Friday, January 10, 2014

Thoughts on Bridgegate (or Now I Annoy Everyone)

First, I should be open and say I used to be a fan of Chris Christie, but that was years ago now.  If, God forbid, he got the Republican nomination for president, I might have to consider voting third party.

Having got that out of the way, I watched most of his marathon press conference yesterday and was impressed.  I thought he handled the situation about as well as it could be handled, and he certainly came across as sincere about it. 

My first reaction afterwards was that he will probably weather this.  But on further reflection, I am not so sure. 

Although closing the I-95 bridge into New York City may be an outlier, it is not isolated.  Christie has a reputation as something of a bully. “I am not a bully” could come back to haunt him.  And his staff. . . .  Let’s just say his staff has a bipartisan reputation for being . . . not nice. (LANGUAGE WARNING)

I have had Congressmen, Governors, and the staffers of Congressmen and Governors tell me horror stories about dealing with Christie’s people. All of them seem to dread it.

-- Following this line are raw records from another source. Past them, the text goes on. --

**config.mk**
```make
export PLATFORM = sky130hd
export DESIGN_NAME = btn_conditioner
export DESIGN_NICKNAME = d
export VERILOG_FILES = /design/src/rtl/btn_cond_pkg.sv /design/src/rtl/btn_cond_cell.sv /design/src/rtl/btn_conditioner.sv
export SDC_FILE = /design/constraint.sdc
export NUM_CORES = 1
export LEC_CHECK = 0
export ABC_AREA = 1
export ABC_CLOCK_PERIOD_IN_PS = 1450
export CAP_MARGIN = 20
export CORE_AREA = 3 3 112 194
export CTS_CLUSTER_SIZE = 25
export DETAILED_ROUTE_END_ITERATION = 8
export DIE_AREA = 0 0 115 197
export PLACE_DENSITY = 0.72
export SLEW_MARGIN = 25
export SYNTH_ARGS = -nofsm -noshare
export SYNTH_HDL_FRONTEND = slang
export SYNTH_SLANG_ARGS = --single-unit
```
**constraint.sdc**
```tcl
create_clock -name sys_clk -period 1.45 [get_ports sys_clk]
set_input_delay 0.145 -clock sys_clk [delete_from_list [all_inputs] [get_ports sys_clk]]
set_output_delay 0.145 -clock sys_clk [all_outputs]
set_load 0.1 [all_outputs]
```
**src/rtl/btn_cond_pkg.sv**
```systemverilog
// Shared definitions for the button conditioner.
// Holds the per-button state encoding, default parameter values, width
// helpers used to size the tick/debounce/hold counters, and the button
// index map the device top uses to address btn_raw and the outputs.
package btn_cond_pkg;

    typedef enum logic [1:0] {
        RELEASED     = 2'd0,
        PRESS_PEND   = 2'd1,
        PRESSED      = 2'd2,
        RELEASE_PEND = 2'd3
    } btn_state_e;

    localparam int unsigned DEF_N_BTN       = 8;
    localparam int unsigned DEF_CLK_HZ      = 100_000_000;
    localparam int unsigned DEF_DEBOUNCE_MS = 20;
    localparam int unsigned DEF_LONG_MS     = 1000;

    // Button index map used by the device top.
    localparam int unsigned BTN_ON      = 0;
    localparam int unsigned BTN_OFF     = 1;
    localparam int unsigned BTN_MANUAL  = 2;
    localparam int unsigned BTN_LEFT    = 3;
    localparam int unsigned BTN_RIGHT   = 4;
    localparam int unsigned BTN_FWD     = 5;
    localparam int unsigned BTN_BACK    = 6;
    localparam int unsigned BTN_BARRIER = 7;

    // sys_clk cycles per 1 ms tick; clocks below 1 kHz tick every cycle.
    function automatic int unsigned tick_div(input int unsigned clk_hz);
        return (clk_hz < 1000) ? 1 : clk_hz / 1000;
    endfunction

    // Bits needed to hold values 0..n_vals-1, never less than 1.
    function automatic int unsigned cnt_w(input int unsigned n_vals);
        return (n_vals <= 2) ? 1 : $clog2(n_vals);
    endfunction

    localparam int unsigned DEF_TICK_DIV = tick_div(DEF_CLK_HZ);

endpackage

```
**src/rtl/btn_cond_cell.sv**
```systemverilog
// One button's debounce / long-press state machine.
// Ports:
//   clk_i, rst_ni    clock, asynchronous active-low reset
//   s_i              synchronised button level (1 = pressed)
//   tick_i           1 ms tick, one cycle wide
//   level_o          debounced level
//   press_o          1-cycle pulse on an accepted press
//   release_o        1-cycle pulse on an accepted release
//   long_o           1-cycle pulse once a press has been held LONG_MS ticks
module btn_cond_cell
    import btn_cond_pkg::*;
#(
    parameter int unsigned DEBOUNCE_MS = DEF_DEBOUNCE_MS,
    parameter int unsigned LONG_MS     = DEF_LONG_MS
) (
    input  logic clk_i,
    input  logic rst_ni,
    input  logic s_i,
    input  logic tick_i,
    output logic level_o,
    output logic press_o,
    output logic release_o,
    output logic long_o
);

    localparam int unsigned DB_W   = cnt_w(DEBOUNCE_MS + 1);
    localparam int unsigned HOLD_W = cnt_w(LONG_MS + 1);

    localparam logic [DB_W-1:0]   DB_LAST   = DB_W'(DEBOUNCE_MS - 1);
    localparam logic [HOLD_W-1:0] HOLD_MAX  = HOLD_W'(LONG_MS);
    localparam logic [HOLD_W-1:0] HOLD_LAST = HOLD_W'(LONG_MS - 1);

    btn_state_e        state_q, state_d;
    logic [DB_W-1:0]   db_q, db_d;
    logic [HOLD_W-1:0] hold_q, hold_d;
    logic              level_q, level_d;
    logic              press_q, press_d;
    logic              release_q, release_d;
    logic              long_q, long_d;

    // State register and registered outputs.
    always_ff @(posedge clk_i or negedge rst_ni) begin
        if (!rst_ni) begin
            state_q   <= RELEASED;
            db_q      <= '0;
            hold_q    <= '0;
            level_q   <= 1'b0;
            press_q   <= 1'b0;
            release_q <= 1'b0;
            long_q    <= 1'b0;
        end else begin
            state_q   <= state_d;
            db_q      <= db_d;
            hold_q    <= hold_d;
            level_q   <= level_d;
            press_q   <= press_d;
            release_q <= release_d;
            long_q    <= long_d;
        end
    end

    // Next-state, counters and pulses.
    always_comb begin
        state_d   = state_q;
        db_d      = db_q;
        hold_d    = hold_q;
        level_d   = level_q;
        press_d   = 1'b0;
        release_d = 1'b0;
        long_d    = 1'b0;

        // Hold time accrues through release bounces; saturation keeps long one-shot.
        if ((state_q == PRESSED || state_q == RELEASE_PEND) && tick_i) begin
            if (hold_q != HOLD_MAX) begin
                hold_d = hold_q + HOLD_W'(1);
            end
            long_d = (hold_q == HOLD_LAST);
        end

        unique case (state_q)
            RELEASED: begin
                if (s_i) begin
                    state_d = PRESS_PEND;
                    db_d    = '0;
                end
            end
            PRESS_PEND: begin
                // A bounce wins over a coincident tick.
                if (!s_i) begin
                    state_d = RELEASED;
                    db_d    = '0;
                end else if (tick_i) begin
                    if (db_q == DB_LAST) begin
                        state_d = PRESSED;
                        db_d    = '0;
                        hold_d  = '0;
                        level_d = 1'b1;
                        press_d = 1'b1;
                    end else begin
                        db_d = db_q + DB_W'(1);
                    end
                end
            end
            PRESSED: begin
                if (!s_i) begin
                    state_d = RELEASE_PEND;
                    db_d    = '0;
                end
            end
            RELEASE_PEND: begin
                if (s_i) begin
                    state_d = PRESSED;
                    db_d    = '0;
                end else if (tick_i) begin
                    if (db_q == DB_LAST) begin
                        state_d   = RELEASED;
                        db_d      = '0;
                        hold_d    = '0;
                        level_d   = 1'b0;
                        release_d = 1'b1;
                        long_d    = 1'b0;
                    end else begin
                        db_d = db_q + DB_W'(1);
                    end
                end
            end
            default: begin
                state_d = RELEASED;
            end
        endcase
    end

    assign level_o   = level_q;
    assign press_o   = press_q;
    assign release_o = release_q;
    assign long_o    = long_q;

endmodule

```
**src/rtl/btn_conditioner.sv**
```systemverilog
// Button conditioner: synchronises, debounces and pulse-encodes N_BTN raw
// board buttons on sys_clk using an internal 1 ms tick.
// Build option: BTN_COND_SYNC_EN defined inserts a 2-flop synchroniser on
// btn_raw; undefined feeds btn_raw straight to the cells (btn_raw must then
// be synchronous to sys_clk).
// Ports:
//   sys_clk, rst_n   clock, asynchronous active-low reset
//   btn_raw          raw button inputs (1 = pressed)
//   btn_level        debounced levels
//   btn_press        1-cycle accepted-press pulses
//   btn_release      1-cycle accepted-release pulses
//   btn_long         1-cycle long-press pulses
//   ms_tick          1-cycle pulse every CLK_HZ/1000 cycles
module btn_conditioner
    import btn_cond_pkg::*;
#(
    parameter int unsigned N_BTN       = DEF_N_BTN,
    parameter int unsigned CLK_HZ      = DEF_CLK_HZ,
    parameter int unsigned DEBOUNCE_MS = DEF_DEBOUNCE_MS,
    parameter int unsigned LONG_MS     = DEF_LONG_MS
) (
    input  logic             sys_clk,
    input  logic             rst_n,
    input  logic [N_BTN-1:0] btn_raw,
    output logic [N_BTN-1:0] btn_level,
    output logic [N_BTN-1:0] btn_press,
    output logic [N_BTN-1:0] btn_release,
    output logic [N_BTN-1:0] btn_long,
    output logic             ms_tick
);

    localparam int unsigned TICK_DIV = tick_div(CLK_HZ);
    localparam int unsigned TICK_W   = cnt_w(TICK_DIV);
    localparam logic [TICK_W-1:0] TICK_LAST = TICK_W'(TICK_DIV - 1);

    logic [TICK_W-1:0] tick_cnt_q, tick_cnt_d;
    logic              ms_tick_q, ms_tick_d;
    logic [N_BTN-1:0]  btn_sync;

    // Free-running ms divider; the tick register mirrors tick_cnt == TICK_DIV-1.
    always_comb begin
        tick_cnt_d = (tick_cnt_q == TICK_LAST) ? '0 : tick_cnt_q + TICK_W'(1);
        ms_tick_d  = (tick_cnt_d == TICK_LAST);
    end

    always_ff @(posedge sys_clk or negedge rst_n) begin
        if (!rst_n) begin
            tick_cnt_q <= '0;
            ms_tick_q  <= 1'b0;
        end else begin
            tick_cnt_q <= tick_cnt_d;
            ms_tick_q  <= ms_tick_d;
        end
    end

    assign ms_tick = ms_tick_q;

`ifdef BTN_COND_SYNC_EN
    logic [N_BTN-1:0] sync1_q, sync2_q;

    // Two-flop synchroniser for the asynchronous button pins.
    always_ff @(posedge sys_clk or negedge rst_n) begin
        if (!rst_n) begin
            sync1_q <= '0;
            sync2_q <= '0;
        end else begin
            sync1_q <= btn_raw;
            sync2_q <= sync1_q;
        end
    end

    assign btn_sync = sync2_q;
`else
    assign btn_sync = btn_raw;
`endif

    for (genvar i = 0; i < int'(N_BTN); i++) begin : g_cell
        btn_cond_cell #(
            .DEBOUNCE_MS (DEBOUNCE_MS),
            .LONG_MS     (LONG_MS)
        ) u_cell (
            .clk_i     (sys_clk),
            .rst_ni    (rst_n),
            .s_i       (btn_sync[i]),
            .tick_i    (ms_tick_q),
            .level_o   (btn_level[i]),
            .press_o   (btn_press[i]),
            .release_o (btn_release[i]),
            .long_o    (btn_long[i])
        );
    end

endmodule

```
* Word-level counts from Yosys, hierarchy flattened *
Index checks and enable logic that the tools add are counted.

word-level totals
  register bits after elaboration = 186
  bits in latches = 0
  memory bits (writable) = 0
  memory bits (read-only) = 0
  input bits = 10
  output and inout port bits = 33
  logic and storage cells = 606
  memories = 0

operators by class
  $add $sub $neg = 17
  multipliers = 0
  divide/modulo/power cells = 0
  $lt $le $gt $ge = 0
  equality and inequality tests = 146
  shift operators = 0
  muxes and demuxes = 329
  bitwise gates (word level) = 0
  reductions and logical operators = 56

operator list
  cell                     count
  $mux W10                 48
  $mux W5                  48
  $pmux W10 S2             8
  $pmux W5 S4              8
  $mux W1                  136
  $mux W2                  64
  $ne A2 B2 Y1 const B     56
  $add A10 B1 Y10 const B  8
  $eq A10 B10 Y1 const B   8
  $ne A10 B10 Y1 const B   8
  $ne A3 B3 Y1 const B     24
  $pmux W2 S4              8
  $reduce_and A7 Y1        8
  $reduce_and A6 Y1        8
  $add A5 B1 Y5 const B    8
  $eq A5 B5 Y1 const B     8
  $eq A17 B17 Y1 const B   2
  $eq A2 B2 Y1 const B     16
  $ne A3 B2 Y1 const B     8
  $add A17 B1 Y17 const B  1
  $mux W17                 1
  $eq A2 B1 Y1 const B     8
  $logic_not A2 Y1         8
  $ne A2 B1 Y1 const B     8
  other kinds (5)          40

* Depth between registers and ports, before layout *
Gate-level depths: netlist of run 1.

  depth after elaboration = 8
  mapped depth = 12
  gate-level depth less buffers = 12

* Hierarchy *
From an unflattened synthesis of run 1, not the netlist that was laid out.

unflattened totals
  cell total of the unflattened synthesis = 1508
  area total of the unflattened synthesis = 11255.8 sq um

modules (own cells, without submodules)
  module                                 times used  cells each  area an instance (sq um)
  btn_cond_cell at g_cell[0].u_cell ...  5           158         1237.4
  btn_cond_cell at g_cell[6].u_cell ...  2           183         1320.0
  btn_cond_cell at g_cell[5].u_cell      1           176         1246.2
  btn_conditioner                        1           176         1182.4

* Least setup slack after synthesis of run 1 *
OpenSTA, ideal clock, no wires.

  path kind = reg-to-reg
  from = register ms_tick_q, in the netlist ms_tick
  to = register g_cell[0].u_cell.hold_q[0]
  library setup time = 131 ps
  arrival time = 1950 ps
  required time = 1319 ps
  path slack = -631 ps
  stages on the path, launching flop included = 7
  path buffers = 1
  period minus slack after synthesis = 2081 ps
  cell sequence = dfrtp_1 inv_2 buf_2 nor3_2 inv_1 o31ai_2 nor2_1

between the ends
  cells in the longest elaborated chain, start to end = 6
  elaborated cells on any way between the ends = 7

ends and longest elaborated chain
  what                            RTL line                                   source
  start, declared                 btn_conditioner.sv:37                      logic ms_tick_q, ms_tick_d;
  start signal, assigned          btn_conditioner.sv:52                      ms_tick_q <= ms_tick_d;
  $logic_and A1 B1 Y1             btn_cond_cell.sv:73                        if ((state_q == PRESSED || state_q == RELEASE_PEND) && tick_i) begin
  $mux W10                        btn_cond_cell.sv:73
  $mux W10                        btn_cond_cell.sv:93, btn_cond_cell.sv:115
  $mux W10                        btn_cond_cell.sv:114                       end else if (tick_i) begin
  $mux W10 (on tied branches)     btn_cond_cell.sv:111, btn_cond_cell.sv:89
  $pmux W10 S2 (*)                btn_cond_cell.sv:80                        unique case (state_q)
  net g_cell[0].u_cell.hold_d[0]  btn_cond_cell.sv:35                        logic [HOLD_W-1:0] hold_q, hold_d;
  end signal, assigned            btn_cond_cell.sv:54                        hold_q <= hold_d;
  end, declared                   btn_cond_cell.sv:35

The timed path passes the listed nets; every way through them passes the cells marked *.
A chain may end at the register's enable or synchronous reset.

* Final worst setup path of run 1 *
  from = register ms_tick_q, in the netlist ms_tick
  to = register g_cell[4].u_cell.hold_q[8]

between the ends
  cells in the longest elaborated chain, start to end = 6
  elaborated cells on any way between the ends = 7

ends and longest elaborated chain
  what                            RTL line                                   source
  $logic_and A1 B1 Y1             btn_cond_cell.sv:73
  $mux W10                        btn_cond_cell.sv:73
  $mux W10                        btn_cond_cell.sv:93, btn_cond_cell.sv:115
  $mux W10                        btn_cond_cell.sv:92                        end else if (tick_i) begin
  $mux W10 (on tied branches)     btn_cond_cell.sv:111, btn_cond_cell.sv:89
  $pmux W10 S2 (*)                btn_cond_cell.sv:80
  net g_cell[4].u_cell.hold_d[8]  btn_cond_cell.sv:35
  end signal, assigned            btn_cond_cell.sv:54
  end, declared                   btn_cond_cell.sv:35

Marked as above.

==> results of run 1 <==
==> flip-flops by register name, summed over array words and instances (netlist names), named ones only <==
name / flops
g_cell.u_cell.level_o: 8
g_cell.u_cell.hold_q: 80
ms_tick: 1
g_cell.u_cell.db_q: 40
g_cell.u_cell.release_o: 8
g_cell.u_cell.long_o: 8
g_cell.u_cell.press_o: 8
g_cell.u_cell.state_q: 8
tick_cnt_q: 17
==> report_power, final <==
group | switching, mW | internal (mW)
clock | 2.27 | 2.43
sequential | 0.246 | 5.38
combinational | 1.19 | 0.767
total | 3.71 | 8.58
==> what timing repair did <==
item,in CTS,in global routing
setup endpoints to repair,91,153
buffers inserted,19,61
gates resized for setup,112,381
pin swaps,44,154
gates cloned,1,1
hold buffers,1,0
endpoints found under the hold margin,186,0
==> kinds of logic (layout without fill, tap and decap cells) <==
| logic type | count (synthesis) | after routing | synth area share, % |
|---|---|---|---|
| simple gates | 600 | 600 | 26.8 |
| buf+inv | 236 | 525 | 10.2 |
| flops | 186 | 186 | 46.4 |
| compound gates | 149 | 149 | 8.90 |
| xor+xnor | 52 | 52 | 4.54 |
| fa+ha+maj | 25 | 25 | 3.12 |
==> critical path, stage by stage, from the launching register on <==
cell,delay [ns]
sky130_fd_sc_hd__dfrtp_4,0.56
sky130_fd_sc_hd__buf_12,0.19
sky130_fd_sc_hd__nand2_4,0.06
sky130_fd_sc_hd__inv_4,0.08
sky130_fd_sc_hd__nand2_4,0.06
sky130_fd_sc_hd__nor2_4,0.14
sky130_fd_sc_hd__nand3_4,0.12
sky130_fd_sc_hd__nor2_4,0.14
sky130_fd_sc_hd__xnor2_2,0.11
sky130_fd_sc_hd__nor2_1,0.06
==> final cells by class <==
cell class,instances,area [µm²]
Multi-Input combinational cell,826,6030
Fill cell,1247,5010
Sequential cell,186,4670
Timing Repair Buffer,298,2990
Inverter,195,787
Clock buffer,17,425
Tap cell,248,310
Clock inverter,15,159
==> stage by stage <==
step | worst slack [ns] | instances | TNS (ns)
finish | -0.210 | 1785 | -7.78
global route | -0.358 | 1785 | -17.33
CTS | -0.122 | 1727 | -4.57
detailed placement | -0.305 | 1674 | -16.04
global placement | -0.309 | 1674 | -13.52
floorplan | -0.152 | 1248 | -4.46
==> how the worst max path moves through the flow <==
stage                        from                         end
floorplan                 ms_tick    g_cell[4].u_cell.db_q[0]
global placement       btn_raw[7]  g_cell[7].u_cell.hold_q[1]
detailed placement     btn_raw[7]  g_cell[7].u_cell.hold_q[1]
CTS                       ms_tick  g_cell[2].u_cell.hold_q[8]
global route        tick_cnt_q[0]                     ms_tick
finish                    ms_tick  g_cell[4].u_cell.hold_q[8]
==> routing by layer <==
metal	vias to the layer above	routed length (µm)
li1	4544	-
met1	4740	10100
met2	226	16300
met3	91	785
met4	0	1160
met5	-	0
==> cells in the mapped netlist (2+ instances only) <==
| cell type | count |
|---|---|
| sky130_fd_sc_hd__a211oi_1 | 9 |
| sky130_fd_sc_hd__a21oi_1 | 44 |
| sky130_fd_sc_hd__a21oi_2 | 2 |
| sky130_fd_sc_hd__a22o_1 | 4 |
| sky130_fd_sc_hd__a31oi_1 | 2 |
| sky130_fd_sc_hd__a32o_1 | 7 |
| sky130_fd_sc_hd__buf_2 | 4 |
| sky130_fd_sc_hd__buf_4 | 35 |
| sky130_fd_sc_hd__clkbuf_1 | 2 |
| sky130_fd_sc_hd__dfrtp_1 | 186 |
| sky130_fd_sc_hd__ha_1 | 25 |
| sky130_fd_sc_hd__inv_1 | 184 |
| sky130_fd_sc_hd__inv_2 | 11 |
| sky130_fd_sc_hd__nand2_1 | 221 |
| sky130_fd_sc_hd__nand2_2 | 8 |
| sky130_fd_sc_hd__nand3_1 | 59 |
| sky130_fd_sc_hd__nand3b_1 | 3 |
| sky130_fd_sc_hd__nand4_1 | 25 |
| sky130_fd_sc_hd__nor2_1 | 178 |
| sky130_fd_sc_hd__nor2_2 | 15 |
| sky130_fd_sc_hd__nor2_4 | 4 |
| sky130_fd_sc_hd__nor3_1 | 48 |
| sky130_fd_sc_hd__nor3_2 | 4 |
| sky130_fd_sc_hd__nor3b_1 | 3 |
| sky130_fd_sc_hd__nor3b_2 | 2 |
| sky130_fd_sc_hd__nor4_1 | 7 |
| sky130_fd_sc_hd__o211a_1 | 2 |
| sky130_fd_sc_hd__o211ai_1 | 3 |
| sky130_fd_sc_hd__o21ai_0 | 45 |
| sky130_fd_sc_hd__o21ai_1 | 6 |
| sky130_fd_sc_hd__o21bai_1 | 2 |
| sky130_fd_sc_hd__o22ai_1 | 19 |
| sky130_fd_sc_hd__or2_0 | 4 |
| sky130_fd_sc_hd__or2_1 | 3 |
| sky130_fd_sc_hd__or2_2 | 11 |
| sky130_fd_sc_hd__xnor2_1 | 6 |
| sky130_fd_sc_hd__xor2_1 | 46 |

One congressman told me he wanted to talk to Christie about a matter and the staff would not put him through and would not even give him the Chief of Staff to talk to.
A Governor told me that Christie’s staff treats incumbent governors as if they are low level staffers there to serve as Chris Christie’s advance team.

A Chief of Staff of a Governor once told me that Christie’s staff began lecturing the Chief of Staff’s Governor about the set up of an event and what that Governor needed to say. Both the Chief of Staff and Governor were rather hacked off by the arrogant tone.

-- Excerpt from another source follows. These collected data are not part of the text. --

==> src/rtl/int_ctrl_nested.sv <==
// int_ctrl_nested: nesting-capable interrupt controller between peripheral
// interrupt lines and the CPU control unit.
//
// Each channel latches a request in level or edge mode into a pending register.
// A per-channel mask removes a channel from arbitration without clearing its
// pending bit. Arbitration is fixed priority, with channel 0 highest. Only
// channels of strictly higher priority than the highest in-service channel may
// be presented to the CPU, which is what allows nested preemption.
//
// Ports:
//   clk        rising-edge clock
//   reset      synchronous, active-high reset
//   irq_in     raw interrupt lines, already synchronous to clk
//   int_en     global enable; gates int_req only
//   int_ack    CPU accepts the presented request (one-cycle pulse)
//   int_ret    CPU returns from the current handler (one-cycle pulse)
//   cfg_we     configuration write strobe
//   cfg_sel    0 = mask register, 1 = edge-mode register
//   cfg_wdata  configuration write data
//   int_req    an eligible request is present
//   int_vec    handler vector of the winning channel (0 when int_req=0)
//   s_interr   at least one channel is in service
//   pend       pending register
//   insvc      in-service register
module int_ctrl_nested #(
  parameter int unsigned         N_IRQ    = 8,
  parameter int unsigned         ADDR_W   = 10,
  parameter logic [ADDR_W-1:0]   VEC_BASE = 10'h200
) (
  input  logic              clk,
  input  logic              reset,
  input  logic [N_IRQ-1:0]  irq_in,
  input  logic              int_en,
  input  logic              int_ack,
  input  logic              int_ret,
  input  logic              cfg_we,
  input  logic              cfg_sel,
  input  logic [N_IRQ-1:0]  cfg_wdata,
  output logic              int_req,
  output logic [ADDR_W-1:0] int_vec,
  output logic              s_interr,
  output logic [N_IRQ-1:0]  pend,
  output logic [N_IRQ-1:0]  insvc
);

  localparam int unsigned IdxW = $clog2(N_IRQ);
  localparam logic [N_IRQ-1:0] One = N_IRQ'(1);

  // Isolate the lowest set bit. The result is zero when v is zero.
  function automatic logic [N_IRQ-1:0] lowest_oh(input logic [N_IRQ-1:0] v);
    return v & (~v + One);
  endfunction

  logic [N_IRQ-1:0] pend_q, pend_d;
  logic [N_IRQ-1:0] insvc_q, insvc_d;
  logic [N_IRQ-1:0] mask_q, mask_d;
  logic [N_IRQ-1:0] edge_q, edge_d;
  logic [N_IRQ-1:0] irq_prev_q, irq_prev_d;

  logic [N_IRQ-1:0] set_vec;
  logic [N_IRQ-1:0] hp_oh;
  logic [N_IRQ-1:0] allowed;
  logic [N_IRQ-1:0] elig;
  logic [N_IRQ-1:0] win_oh;
  logic [IdxW-1:0]  win_idx;
  logic             ack_acc;
  logic [N_IRQ-1:0] clr_vec;
  logic [N_IRQ-1:0] ret_clr;

  // Request capture. Level channels follow the line. Edge channels fire only
  // on a 0->1 transition relative to the previous cycle's sample.
  always_comb begin
    set_vec = irq_in & (~edge_q | ~irq_prev_q);
  end

  // Arbitration, computed purely from registered state.
  always_comb begin
    hp_oh = lowest_oh(insvc_q);
    // Channels strictly below the highest-priority in-service index. With
    // nothing in service, hp_oh is 0 and the subtraction wraps to all ones.
    allowed = hp_oh - One;
    elig    = pend_q & mask_q & allowed;
    win_oh  = lowest_oh(elig);

    win_idx = '0;
    for (int k = N_IRQ - 1; k >= 0; k--) begin
      if (elig[k]) begin
        win_idx = IdxW'(k);
      end
    end

    int_req  = int_en & (|elig);
    int_vec  = int_req ? (VEC_BASE + ADDR_W'(win_idx)) : '0;
    s_interr = |insvc_q;
    pend     = pend_q;
    insvc    = insvc_q;
  end

  // Next-state logic for pending, in-service and configuration registers.
  always_comb begin
    ack_acc = int_ack & int_req;
    clr_vec = ack_acc ? win_oh : '0;
    // Return retires the highest-priority in-service channel. It is a no-op
    // when insvc is empty because hp_oh is zero.
    ret_clr = int_ret ? hp_oh : '0;

    // A new set in the same cycle as an ack clear keeps the bit pending.
    pend_d     = set_vec | (pend_q & ~clr_vec);
    // The ack uses the winner computed before this update, so a simultaneous
    // return and ack compose independently.
    insvc_d    = (insvc_q & ~ret_clr) | clr_vec;
    irq_prev_d = irq_in;

    mask_d = mask_q;
    edge_d = edge_q;
    if (cfg_we) begin
      if (cfg_sel) begin
        edge_d = cfg_wdata;
      end else begin
        mask_d = cfg_wdata;
      end
    end
  end

  always_ff @(posedge clk) begin
    if (reset) begin
      pend_q     <= '0;
      insvc_q    <= '0;
      mask_q     <= '1;
      edge_q     <= '0;
      // Track the lines during reset so an edge channel does not see a
      // spurious edge on release.
      irq_prev_q <= irq_in;
    end else begin
      pend_q     <= pend_d;
      insvc_q    <= insvc_d;
      mask_q     <= mask_d;
      edge_q     <= edge_d;
      irq_prev_q <= irq_prev_d;
    end
  end

endmodule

Another senior staffer told me that after dealing with Christie for an event, they decided they’d rather focus on drawing celebrities for instate functions because the riders and demands of celebrities tend to be much easier to deal with.

No wonder Republicans have not exactly been rushing to the microphones to defend Christie.

Christie surrounded himself with . . . not nice people and they have acted not nice.  That is Christie’s fault.  And several in the news media are no doubt sniffing around for other instances of not nice scandalous bullying.  So I doubt the political damage to Christie is done.

And I have no problem with the news media looking into the dealings of Christie and his staff.  If a big state governor and presidential contender and/or his staff is running his state this way, that is indeed newsworthy, and I am glad to see it come out. 

But I do have a big problem with the media double standard here.  Take just one of the Obama Administration scandals, IRS targeting.  Using the IRS to target and muzzle political adversaries is an outrage of much more import than disrupting bridge traffic.  And Obama appointing political thugs to the IRS in large part brought this about, not unlike Bridgegate.  But has the news media gone after that with much zeal?

The Media Research Center has provided a measure of just how enormous the media double standard is here.  In 24 hours, the Big Three networks gave 17 times more coverage to Bridgegate than they gave in the past six months to the IRS scandal.

Again, my problem is not the attention given to Bridgegate.  I am glad to see it.  The problem is with the news media downplaying and enabling the Obama Regime’s IRS abuses.


On a lighter note, there is another Christie quote that will likely be repeated: “I am enormously flattered that folks would talk about me in my party as someone who they think could be a candidate for president.”

Expect slightly edited clips to abound of Christie saying, “I am enormous.”

There.  I think I’ve annoyed everyone now.